Do you still have to pay the Philly wage tax if you’re working from home in suburbs due to coronavirus?
Suburban residents who are now working from home may be eligible for relief from the city wage tax. Here's what you need to know.
The closing of offices amid the coronavirus pandemic may bring a bit of relief to some of the thousands of workers who live outside of Philadelphia but commute to jobs in the city: A break from the city’s highest-in-the-nation wage tax.
Philadelphia-area residents who are now working from their dining-room tables or home offices are likely eligible to stop paying the tax or apply for refunds later. As long as companies are requiring employees to work from home, they are exempt from the 3.4481% nonresident tax. (People who live in the city, no matter where they work, must always pay the 3.8712% resident wage tax.)
How do I know if I am eligible to stop paying the wage tax?
If you live outside the city and have been working from home because your company closed its Philadelphia offices under orders from Mayor Jim Kenney and Gov. Tom Wolf, you do not have to keep paying the city wage tax.
» READ MORE: Philly’s wage tax is the highest in the nation. Here’s everything you need to know about it.
Employers can stop withholding the tax from the paychecks of non-Philadelphia residents who are now required to work remotely, city spokesperson Mike Dunn said.
Workers who are still required to report to work at essential jobs in the city must continue paying the tax as usual.
What if my employer does not stop withdrawing the tax from my paycheck?
If an employer does not change the tax withholding on your paycheck, or begins doing so after you’ve already been working from home for a few weeks, you can apply for a refund from the city for days worked outside the city.
Refund requests can be submitted to the Philadelphia Department of Revenue after the end of a tax year, or in 2021 for days worked outside the city during the current crisis.
Refund applications require an employer’s signature verifying time worked outside of the city.

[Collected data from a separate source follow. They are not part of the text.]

Context: an optimization exercise on an open-source flow, tuned for small area, a short achievable clock period and few clock cycles. The choices shown serve that exercise and are no tape-out recipe. Only simulation tests tie the RTL to the original design; equivalence was not proved.

**flow/constraint.sdc**
```tcl
create_clock -name core_clock -period 11.0 [get_ports {i_clk}]
set_input_delay 2.2000 -clock core_clock [delete_from_list [all_inputs] [get_ports {i_clk}]]
set_output_delay 2.2000 -clock core_clock [all_outputs]
set_load 0.01 [all_outputs]
```
**flow/config.mk**
```make
export PLATFORM = sky130hd
export DESIGN_NAME = servo_slew_position_controller
export DESIGN_NICKNAME = servo_slew_position_controller
export VERILOG_FILES = /design/flow/design.v
export SDC_FILE = /design/flow/constraint.sdc
export NUM_CORES = 4
export LEC_CHECK = 0
export CAP_MARGIN = 20
export CORE_MARGIN = 2
export CORE_UTILIZATION = 40
export SETUP_SLACK_MARGIN = 5
export SLEW_MARGIN = 20
```
**flow/design.v**
```verilog
`timescale 1ns / 1ps
package sspc_pkg;
    localparam int PULSE_BITS      = 12;
    localparam int ANGLE_FRAC_BITS = 4;
    localparam int PULSE_W   = PULSE_BITS;
    localparam int DEG_W     = 10;
    localparam int ANGLE_W   = 14;
    localparam int DIR_W     = 2;
    localparam int REQ_W     = 3;
    localparam int CFG_IDX_W = 3;
    localparam int CFG_DAT_W = 12;
    localparam int SCL_W   = (ANGLE_W > DEG_W + ANGLE_FRAC_BITS) ? ANGLE_W
                                                                  : DEG_W + ANGLE_FRAC_BITS;
    localparam int X_W     = SCL_W + 1;
    localparam int DEN_W   = DEG_W + 1 + ANGLE_FRAC_BITS;
    localparam int PDIFF_W = PULSE_W + 1;
    localparam int OP_A_W  = (X_W > PULSE_W + 1) ? X_W : PULSE_W + 1;
    localparam int OP_B_W  = (PDIFF_W > DEN_W) ? PDIFF_W : DEN_W;
    localparam int OP_W    = (OP_A_W > OP_B_W) ? OP_A_W : OP_B_W;
    localparam int PROD_W  = 2 * OP_W;
    localparam int NUM_W   = PROD_W + 1;
    localparam int DIV_W   = NUM_W - 1;
    localparam int REM_W   = DEN_W + 1;
    localparam int CNT_W   = $clog2(DIV_W + 1);
    localparam logic signed [DEG_W-1:0] DEG_LOW_RST   = 10'sd0;
    localparam logic signed [DEG_W-1:0] DEG_HIGH_RST  = 10'sd180;
    localparam logic signed [DEG_W-1:0] HOME_DEG_RST  = 10'sd90;
    localparam logic [PULSE_W-1:0]      PLS_LOW_RST   = PULSE_W'(150);
    localparam logic [PULSE_W-1:0]      PLS_HIGH_RST  = PULSE_W'(600);
    localparam logic [PULSE_W-1:0]      STEP_RST      = PULSE_W'(5);
    localparam logic [PULSE_W-1:0]      PULSE_RST     = PULSE_W'(375);
    typedef enum logic [REQ_W-1:0] {
        REQ_TICK   = 3'd0,
        REQ_ABS    = 3'd1,
        REQ_REL    = 3'd2,
        REQ_ROTATE = 3'd3,
        REQ_STOP   = 3'd4,
        REQ_HOME   = 3'd5
    } t_req;
    typedef enum logic [CFG_IDX_W-1:0] {
        CFG_DEG_LOW  = 3'd0,
        CFG_DEG_HIGH = 3'd1,
        CFG_PLS_LOW  = 3'd2,
        CFG_PLS_HIGH = 3'd3,
        CFG_STEP     = 3'd4,
        CFG_HOME_DEG = 3'd5
    } t_cfg_idx;
    typedef enum logic [2:0] {
        ST_IDLE,
        ST_MUL_NUM,
        ST_MUL_OFS,
        ST_PREP,
        ST_DIV,
        ST_POST,
        ST_OUT
    } t_state;
endpackage
`timescale 1ns / 1ps
import sspc_pkg::*;
module servo_slew_position_controller
(
    input  logic                        i_clk,
    input  logic                        i_rst_n,
    input  logic                        i_in_valid,
    output logic                        o_in_stall,
    input  logic [sspc_pkg::REQ_W-1:0] i_req_type,
    input  logic signed [sspc_pkg::ANGLE_W-1:0] i_angle,
    input  logic signed [sspc_pkg::DIR_W-1:0] i_direction,
    output logic                        o_out_valid,
    input  logic                        i_out_stall,
    output logic [sspc_pkg::PULSE_W-1:0] o_pulse_width,
    output logic [sspc_pkg::PULSE_W-1:0] o_target_width,
    output logic                        o_pwm_write,
    input  logic                        i_cfg_valid,
    output logic                        o_cfg_ready,
    input  logic [sspc_pkg::CFG_IDX_W-1:0] i_cfg_index,
    input  logic [sspc_pkg::CFG_DAT_W-1:0] i_cfg_data
);
    localparam logic [2:0] OP_NOP  = 3'd0;
    localparam logic [2:0] OP_TICK = 3'd1;
    localparam logic [2:0] OP_MAP  = 3'd2;    
    localparam logic [2:0] OP_REL  = 3'd3;    
    localparam logic [2:0] OP_CUR  = 3'd4;    
    localparam logic [2:0] OP_PL   = 3'd5;    
    localparam logic [2:0] OP_PH   = 3'd6;    
    logic signed [9:0]  r_deg_low, r_deg_high, r_home;
    logic [11:0]        r_pls_low, r_pls_high, r_step;
    always_ff @(posedge i_clk) begin
        if (!i_rst_n) begin
            r_deg_low  <= DEG_LOW_RST;
            r_deg_high <= DEG_HIGH_RST;
            r_pls_low  <= PLS_LOW_RST;
            r_pls_high <= PLS_HIGH_RST;
            r_step     <= STEP_RST;
            r_home     <= HOME_DEG_RST;
        end else if (i_cfg_valid) begin
            case (i_cfg_index)
                3'd0: r_deg_low  <= $signed(i_cfg_data[9:0]);
                3'd1: r_deg_high <= $signed(i_cfg_data[9:0]);
                3'd2: r_pls_low  <= i_cfg_data;
                3'd3: r_pls_high <= i_cfg_data;
                3'd4: r_step     <= i_cfg_data;
                3'd5: r_home     <= $signed(i_cfg_data[9:0]);
                default: ;
            endcase
        end
    end
    logic signed [10:0] dd_c;
    logic signed [12:0] pd_c;
    logic        c_dz, c_dneg, c_pneg;
    logic [9:0]  c_den;
    logic [11:0] c_pmag;
    assign dd_c = 11'(r_deg_high) - 11'(r_deg_low);
    assign pd_c = $signed({1'b0, r_pls_high}) - $signed({1'b0, r_pls_low});
    always_ff @(posedge i_clk) begin
        c_dz   <= (dd_c == 11'sd0);
        c_dneg <= dd_c[10];
        c_den  <= dd_c[10] ? 10'(-dd_c) : dd_c[9:0];
        c_pneg <= pd_c[12];
        c_pmag <= pd_c[12] ? 12'(-pd_c) : pd_c[11:0];
    end
    logic [11:0] r_cur, r_tgt;
    logic        r_wr, r_ov;
    logic        en;
    assign en = !(r_ov && i_out_stall);
    assign o_cfg_ready    = 1'b1;
    assign o_in_stall     = !en;
    assign o_out_valid    = r_ov;
    assign o_pulse_width  = r_cur;
    assign o_target_width = r_tgt;
    assign o_pwm_write    = r_wr;
    logic [2:0] c0_op_1;
    always_comb begin
        case (i_req_type)
            3'd0: c0_op_1 = OP_TICK;
            3'd1, 3'd5: c0_op_1 = OP_MAP;
            3'd2: c0_op_1 = OP_REL;
            3'd3: c0_op_1 = i_direction[1] ? OP_PL : (i_direction != 2'sd0) ? OP_PH : OP_CUR;
            3'd4: c0_op_1 = OP_CUR;
            default: c0_op_1 = OP_NOP;
        endcase
    end
    logic signed [14:0] c0_ae_2;
    assign c0_ae_2 = (i_req_type == 3'd5) ? (15'(r_home) <<< 4) : 15'(i_angle);
    logic signed [14:0] c0_sb_3;
    assign c0_sb_3 = (i_req_type == 3'd2) ? 15'sd0 : (15'(r_deg_low) <<< 4);
    logic signed [14:0] c0_x_4;
    assign c0_x_4 = c0_ae_2 - c0_sb_3;
    logic [13:0] c0_a_5;
    assign c0_a_5 = c0_x_4[14] ? 14'(-c0_x_4) : c0_x_4[13:0];
    logic c0_sx_6;
    assign c0_sx_6 = c0_x_4[14];
    logic [13:0] p1_a;
    logic [2:0] p1_op;
    logic p1_sx;
    logic p1_v;
    always_ff @(posedge i_clk) begin
        if (!i_rst_n) begin
            p1_v <= 1'b0;
        end else if (en) begin
            p1_v <= i_in_valid;
        end
    end
    always_ff @(posedge i_clk) begin
        if (en) begin
            p1_a <= c0_a_5;
            p1_op <= c0_op_1;
            p1_sx <= c0_sx_6;
        end
    end
    logic [25:0] c1_prod_7;
    assign c1_prod_7 = 26'(p1_a) * 26'(c_pmag);
    logic [21:0] c1_m_8;
    assign c1_m_8 = c1_prod_7[25:4];
    logic [21:0] p2_m;
    logic [2:0] p2_op;
    logic p2_sx;
    logic p2_v;
    always_ff @(posedge i_clk) begin
        if (!i_rst_n) begin
            p2_v <= 1'b0;
        end else if (en) begin
            p2_v <= p1_v;
        end
    end
    always_ff @(posedge i_clk) begin
        if (en) begin
            p2_m <= c1_m_8;
            p2_op <= p1_op;
            p2_sx <= p1_sx;
        end
    end
    logic c2_ovf_9;
    assign c2_ovf_9 = (p2_m[21:12] >= c_den);
    logic [9:0] c2_rem_10;
    assign c2_rem_10 = p2_m[21:12];
    logic [11:0] c2_ml_11;
    assign c2_ml_11 = p2_m[11:0];
    logic [10:0] c2_t11_12;
    assign c2_t11_12 = {c2_rem_10, c2_ml_11[11]};
    logic [11:0] c2_r11_13;
    assign c2_r11_13 = {1'b0, c2_t11_12} - {2'b0, c_den};
    logic c2_ge11_14;
    assign c2_ge11_14 = !c2_r11_13[11];
    logic c2_q_15;
    assign c2_q_15 = c2_ge11_14;
    logic [9:0] c2_rem_16;
    assign c2_rem_16 = c2_ge11_14 ? c2_r11_13[9:0] : c2_t11_12[9:0];
    logic [10:0] c2_ml_17;
    assign c2_ml_17 = c2_ml_11[10:0];
    logic [10:0] c2_t10_18;
    assign c2_t10_18 = {c2_rem_16, c2_ml_17[10]};
    logic [11:0] c2_r10_19;
    assign c2_r10_19 = {1'b0, c2_t10_18} - {2'b0, c_den};
    logic c2_ge10_20;
    assign c2_ge10_20 = !c2_r10_19[11];
    logic [1:0] c2_q_21;
    assign c2_q_21 = {c2_q_15, c2_ge10_20};
    logic [9:0] c2_rem_22;
    assign c2_rem_22 = c2_ge10_20 ? c2_r10_19[9:0] : c2_t10_18[9:0];
    logic [9:0] c2_ml_23;
    assign c2_ml_23 = c2_ml_17[9:0];
    logic [9:0] p3_ml;
    logic [2:0] p3_op;
    logic p3_ovf;
    logic [1:0] p3_q;
    logic [9:0] p3_rem;
    logic p3_sx;
    logic p3_v;
    always_ff @(posedge i_clk) begin
        if (!i_rst_n) begin
            p3_v <= 1'b0;
        end else if (en) begin
            p3_v <= p2_v;
        end
    end
    always_ff @(posedge i_clk) begin
        if (en) begin
            p3_ml <= c2_ml_23;
            p3_op <= p2_op;
            p3_ovf <= c2_ovf_9;
            p3_q <= c2_q_21;
            p3_rem <= c2_rem_22;
            p3_sx <= p2_sx;
        end
    end
    logic [10:0] c3_t9_24;
    assign c3_t9_24 = {p3_rem, p3_ml[9]};
    logic [11:0] c3_r9_25;
    assign c3_r9_25 = {1'b0, c3_t9_24} - {2'b0, c_den};
    logic c3_ge9_26;
    assign c3_ge9_26 = !c3_r9_25[11];
    logic [2:0] c3_q_27;
    assign c3_q_27 = {p3_q, c3_ge9_26};
    logic [9:0] c3_rem_28;
    assign c3_rem_28 = c3_ge9_26 ? c3_r9_25[9:0] : c3_t9_24[9:0];
    logic [8:0] c3_ml_29;
    assign c3_ml_29 = p3_ml[8:0];
    logic [10:0] c3_t8_30;
    assign c3_t8_30 = {c3_rem_28, c3_ml_29[8]};
    logic [11:0] c3_r8_31;
    assign c3_r8_31 = {1'b0, c3_t8_30} - {2'b0, c_den};
    logic c3_ge8_32;
    assign c3_ge8_32 = !c3_r8_31[11];
    logic [3:0] c3_q_33;
    assign c3_q_33 = {c3_q_27, c3_ge8_32};
    logic [9:0] c3_rem_34;
    assign c3_rem_34 = c3_ge8_32 ? c3_r8_31[9:0] : c3_t8_30[9:0];
    logic [7:0] c3_ml_35;
    assign c3_ml_35 = c3_ml_29[7:0];
    logic [7:0] p4_ml;
    logic [2:0] p4_op;
    logic p4_ovf;
    logic [3:0] p4_q;
    logic [9:0] p4_rem;
    logic p4_sx;
    logic p4_v;
    always_ff @(posedge i_clk) begin
        if (!i_rst_n) begin
            p4_v <= 1'b0;
        end else if (en) begin
            p4_v <= p3_v;
        end
    end
    always_ff @(posedge i_clk) begin
        if (en) begin
            p4_ml <= c3_ml_35;
            p4_op <= p3_op;
            p4_ovf <= p3_ovf;
            p4_q <= c3_q_33;
            p4_rem <= c3_rem_34;
            p4_sx <= p3_sx;
        end
    end
    logic [10:0] c4_t7_36;
    assign c4_t7_36 = {p4_rem, p4_ml[7]};
    logic [11:0] c4_r7_37;
    assign c4_r7_37 = {1'b0, c4_t7_36} - {2'b0, c_den};
    logic c4_ge7_38;
    assign c4_ge7_38 = !c4_r7_37[11];
    logic [4:0] c4_q_39;
    assign c4_q_39 = {p4_q, c4_ge7_38};
    logic [9:0] c4_rem_40;
    assign c4_rem_40 = c4_ge7_38 ? c4_r7_37[9:0] : c4_t7_36[9:0];
    logic [6:0] c4_ml_41;
    assign c4_ml_41 = p4_ml[6:0];
    logic [10:0] c4_t6_42;
    assign c4_t6_42 = {c4_rem_40, c4_ml_41[6]};
    logic [11:0] c4_r6_43;
    assign c4_r6_43 = {1'b0, c4_t6_42} - {2'b0, c_den};
    logic c4_ge6_44;
    assign c4_ge6_44 = !c4_r6_43[11];
    logic [5:0] c4_q_45;
    assign c4_q_45 = {c4_q_39, c4_ge6_44};
    logic [9:0] c4_rem_46;
    assign c4_rem_46 = c4_ge6_44 ? c4_r6_43[9:0] : c4_t6_42[9:0];
    logic [5:0] c4_ml_47;
    assign c4_ml_47 = c4_ml_41[5:0];
    logic [5:0] p5_ml;
    logic [2:0] p5_op;
    logic p5_ovf;
    logic [5:0] p5_q;
    logic [9:0] p5_rem;
    logic p5_sx;
    logic p5_v;
    always_ff @(posedge i_clk) begin
        if (!i_rst_n) begin
            p5_v <= 1'b0;
        end else if (en) begin
            p5_v <= p4_v;
        end
    end
    always_ff @(posedge i_clk) begin
        if (en) begin
            p5_ml <= c4_ml_47;
            p5_op <= p4_op;
            p5_ovf <= p4_ovf;
            p5_q <= c4_q_45;
            p5_rem <= c4_rem_46;
            p5_sx <= p4_sx;
        end
    end
    logic [10:0] c5_t5_48;
    assign c5_t5_48 = {p5_rem, p5_ml[5]};
    logic [11:0] c5_r5_49;
    assign c5_r5_49 = {1'b0, c5_t5_48} - {2'b0, c_den};
    logic c5_ge5_50;
    assign c5_ge5_50 = !c5_r5_49[11];
    logic [6:0] c5_q_51;
    assign c5_q_51 = {p5_q, c5_ge5_50};
    logic [9:0] c5_rem_52;
    assign c5_rem_52 = c5_ge5_50 ? c5_r5_49[9:0] : c5_t5_48[9:0];
    logic [4:0] c5_ml_53;
    assign c5_ml_53 = p5_ml[4:0];
    logic [10:0] c5_t4_54;
    assign c5_t4_54 = {c5_rem_52, c5_ml_53[4]};
    logic [11:0] c5_r4_55;
    assign c5_r4_55 = {1'b0, c5_t4_54} - {2'b0, c_den};
    logic c5_ge4_56;
    assign c5_ge4_56 = !c5_r4_55[11];
    logic [7:0] c5_q_57;
    assign c5_q_57 = {c5_q_51, c5_ge4_56};
    logic [9:0] c5_rem_58;
    assign c5_rem_58 = c5_ge4_56 ? c5_r4_55[9:0] : c5_t4_54[9:0];
    logic [3:0] c5_ml_59;
    assign c5_ml_59 = c5_ml_53[3:0];
    logic [3:0] p6_ml;
    logic [2:0] p6_op;
    logic p6_ovf;
    logic [7:0] p6_q;
    logic [9:0] p6_rem;
    logic p6_sx;
    logic p6_v;
    always_ff @(posedge i_clk) begin
        if (!i_rst_n) begin
            p6_v <= 1'b0;
        end else if (en) begin
            p6_v <= p5_v;
        end
    end
    always_ff @(posedge i_clk) begin
        if (en) begin
            p6_ml <= c5_ml_59;
            p6_op <= p5_op;
            p6_ovf <= p5_ovf;
            p6_q <= c5_q_57;
            p6_rem <= c5_rem_58;
            p6_sx <= p5_sx;
        end
    end
    logic [10:0] c6_t3_60;
    assign c6_t3_60 = {p6_rem, p6_ml[3]};
    logic [11:0] c6_r3_61;
    assign c6_r3_61 = {1'b0, c6_t3_60} - {2'b0, c_den};
    logic c6_ge3_62;
    assign c6_ge3_62 = !c6_r3_61[11];
    logic [8:0] c6_q_63;
    assign c6_q_63 = {p6_q, c6_ge3_62};
    logic [9:0] c6_rem_64;
    assign c6_rem_64 = c6_ge3_62 ? c6_r3_61[9:0] : c6_t3_60[9:0];
    logic [2:0] c6_ml_65;
    assign c6_ml_65 = p6_ml[2:0];
    logic [10:0] c6_t2_66;
    assign c6_t2_66 = {c6_rem_64, c6_ml_65[2]};
    logic [11:0] c6_r2_67;
    assign c6_r2_67 = {1'b0, c6_t2_66} - {2'b0, c_den};
    logic c6_ge2_68;
    assign c6_ge2_68 = !c6_r2_67[11];
    logic [9:0] c6_q_69;
    assign c6_q_69 = {c6_q_63, c6_ge2_68};
    logic [9:0] c6_rem_70;
    assign c6_rem_70 = c6_ge2_68 ? c6_r2_67[9:0] : c6_t2_66[9:0];
    logic [1:0] c6_ml_71;
    assign c6_ml_71 = c6_ml_65[1:0];
    logic [1:0] p7_ml;
    logic [2:0] p7_op;
    logic p7_ovf;
    logic [9:0] p7_q;
    logic [9:0] p7_rem;
    logic p7_sx;
    logic p7_v;
    always_ff @(posedge i_clk) begin
        if (!i_rst_n) begin
            p7_v <= 1'b0;
        end else if (en) begin
            p7_v <= p6_v;
        end
    end
    always_ff @(posedge i_clk) begin
        if (en) begin
            p7_ml <= c6_ml_71;
            p7_op <= p6_op;
            p7_ovf <= p6_ovf;
            p7_q <= c6_q_69;
            p7_rem <= c6_rem_70;
            p7_sx <= p6_sx;
        end
    end
    logic [10:0] c7_t1_72;
    assign c7_t1_72 = {p7_rem, p7_ml[1]};
    logic [11:0] c7_r1_73;
    assign c7_r1_73 = {1'b0, c7_t1_72} - {2'b0, c_den};
    logic c7_ge1_74;
    assign c7_ge1_74 = !c7_r1_73[11];
    logic [10:0] c7_q_75;
    assign c7_q_75 = {p7_q, c7_ge1_74};
    logic [9:0] c7_rem_76;
    assign c7_rem_76 = c7_ge1_74 ? c7_r1_73[9:0] : c7_t1_72[9:0];
    logic c7_ml_77;
    assign c7_ml_77 = p7_ml[0];
    logic [10:0] c7_t0_78;
    assign c7_t0_78 = {c7_rem_76, c7_ml_77};
    logic [11:0] c7_r0_79;
    assign c7_r0_79 = {1'b0, c7_t0_78} - {2'b0, c_den};
    logic c7_ge0_80;
    assign c7_ge0_80 = !c7_r0_79[11];
    logic [11:0] c7_q_81;
    assign c7_q_81 = {c7_q_75, c7_ge0_80};
    logic [2:0] p8_op;
    logic p8_ovf;
    logic [11:0] p8_q;
    logic p8_sx;
    logic p8_v;
    always_ff @(posedge i_clk) begin
        if (!i_rst_n) begin
            p8_v <= 1'b0;
        end else if (en) begin
            p8_v <= p7_v;
        end
    end
    always_ff @(posedge i_clk) begin
        if (en) begin
            p8_op <= p7_op;
            p8_ovf <= p7_ovf;
            p8_q <= c7_q_81;
            p8_sx <= p7_sx;
        end
    end
    logic        i_v, i_sx, i_ovf;
    logic [2:0]  i_op;
    logic [11:0] i_q;
    assign i_v   = p8_v;
    assign i_op  = p8_op;
    assign i_sx  = p8_sx;
    assign i_ovf = p8_ovf;
    assign i_q   = p8_q;
    logic        qneg;
    assign qneg = i_sx ^ c_dneg ^ c_pneg;
    logic [12:0]        cp;
    logic signed [12:0] cm;
    logic [11:0]        tick_cur;
    logic signed [13:0] over_hi, under_lo;
    assign cp = {1'b0, r_cur} + {1'b0, r_step};
    assign cm = $signed({1'b0, r_cur}) - $signed({1'b0, r_step});
    assign over_hi  = $signed({2'b0, r_tgt}) - $signed({2'b0, r_cur}) - $signed({2'b0, r_step});
    assign under_lo = $signed({2'b0, r_tgt}) - $signed({2'b0, r_cur}) + $signed({2'b0, r_step});
    assign tick_cur = (over_hi > 14'sd0) ? cp[11:0] : under_lo[13] ? cm[11:0] : r_tgt;
    logic        is_rel, sub;
    logic [11:0] base;
    logic [12:0] sum;
    logic [11:0] map_t, rel_t;
    assign is_rel = (i_op == OP_REL);
    assign sub    = is_rel && qneg;
    assign base   = is_rel ? r_tgt : r_pls_low;
    assign sum    = {1'b0, base} + ({1'b0, i_q} ^ {13{sub}}) + {12'd0, sub};
    assign map_t  = qneg ? (c_pneg ? r_pls_high : r_pls_low)
                  : (i_ovf || c_pneg || (i_q > c_pmag)) ? r_pls_high : sum[11:0];
    assign rel_t  = (i_ovf || sum[12]) ? (qneg ? 12'd0 : 12'hfff) : sum[11:0];
    always_ff @(posedge i_clk) begin
        if (!i_rst_n) begin
            r_ov  <= 1'b0;
            r_wr  <= 1'b0;
            r_cur <= PULSE_RST;
            r_tgt <= PULSE_RST;
        end else if (en) begin
            r_ov <= i_v;
            if (i_v) begin
                r_wr <= (i_op == OP_TICK);
                case (i_op)
                    OP_TICK: r_cur <= tick_cur;
                    OP_MAP:  if (!c_dz) r_tgt <= map_t;
                    OP_REL:  if (!c_dz) r_tgt <= rel_t;
                    OP_CUR:  r_tgt <= r_cur;
                    OP_PL:   r_tgt <= r_pls_low;
                    OP_PH:   r_tgt <= r_pls_high;
                    default: ;
                endcase
            end
        end
    end
endmodule
```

How much money will this save me?
Workers will essentially receive a 3.4481% increase in take-home pay during the time they are working from home. People who live in municipalities with their own earned income taxes may have to begin paying those levies, which are usually 1% or less, which would still result in a net savings compared with the higher city rate.
The total savings depends how long offices remain closed. For a worker who lives in a town without any earned income tax, has a taxable income of $60,000 per year, and is required to work from home for eight weeks, for example, the savings would total about $318.
» READ MORE: How much does it cost — or save — workers to commute across state lines?
Will this hurt the city financially?
Relief from the wage tax may be good news to suburban residents, but it will add to the already damaging impact of the pandemic on the city’s finances.
The wage tax, which raised $1.7 billion in revenue for the city in the last fiscal year, accounts for more than one-third of the city’s annual general fund revenue.
About 40% of wage tax revenue is paid by nonresidents, according to the city’s financial data. And more than 240,000 residents commute to Philadelphia from surrounding counties in Pennsylvania, New Jersey, and Delaware, according to an analysis of U.S. Census data completed last year by the Pew Charitable Trusts.
“My sense is that that would be a fairly sizable exemption and have fairly sizable impacts on the nonresident wage tax,” said Robert Inman, a finance professor at the University of Pennsylvania.
But it’s difficult to predict exactly how much it will cost the city, Inman said. Some nonresidents are continuing to commute to Philadelphia for jobs at hospitals, grocery stores, and other essential businesses. And for those working from home, not all employers will stop withholding the tax and not all workers will take the time to apply for refunds next year.
The Pennsylvania Intergovernmental Cooperation Authority predicted that the city will lose between $310 million and $400 million in revenue between April and June; executive director Harvey Rice said he was not sure if that estimate accounted for the loss of nonresident wage taxes.
Does this apply if I keep working from home after the pandemic ends?
After experiencing remote work for a few months, companies may change their work-from-home policies, adding flexibility.
But that doesn’t necessarily mean you can stop paying the tax forever. There’s a key word to the exemption permitted by the pandemic: required. The exemption from the wage tax only applies if a Philadelphia-based employee is required to work outside the city.
» READ MORE: Philly offices may never be the same again as the coronavirus pandemic boosts technology disruption
Workers have always been eligible for wage tax refunds for days on which they are required to travel to other cities for business, for example. And Eagles players who live outside the city don’t pay the wage tax when they’re at away games.
So if your company decides remote work was so effective during the coronavirus pandemic that it is closing its offices forever, non-Philadelphia employees can stop paying the tax. But if your company simply decides to offer an option of working from home one or two days a week, you have to keep paying the tax on the entirety of your income.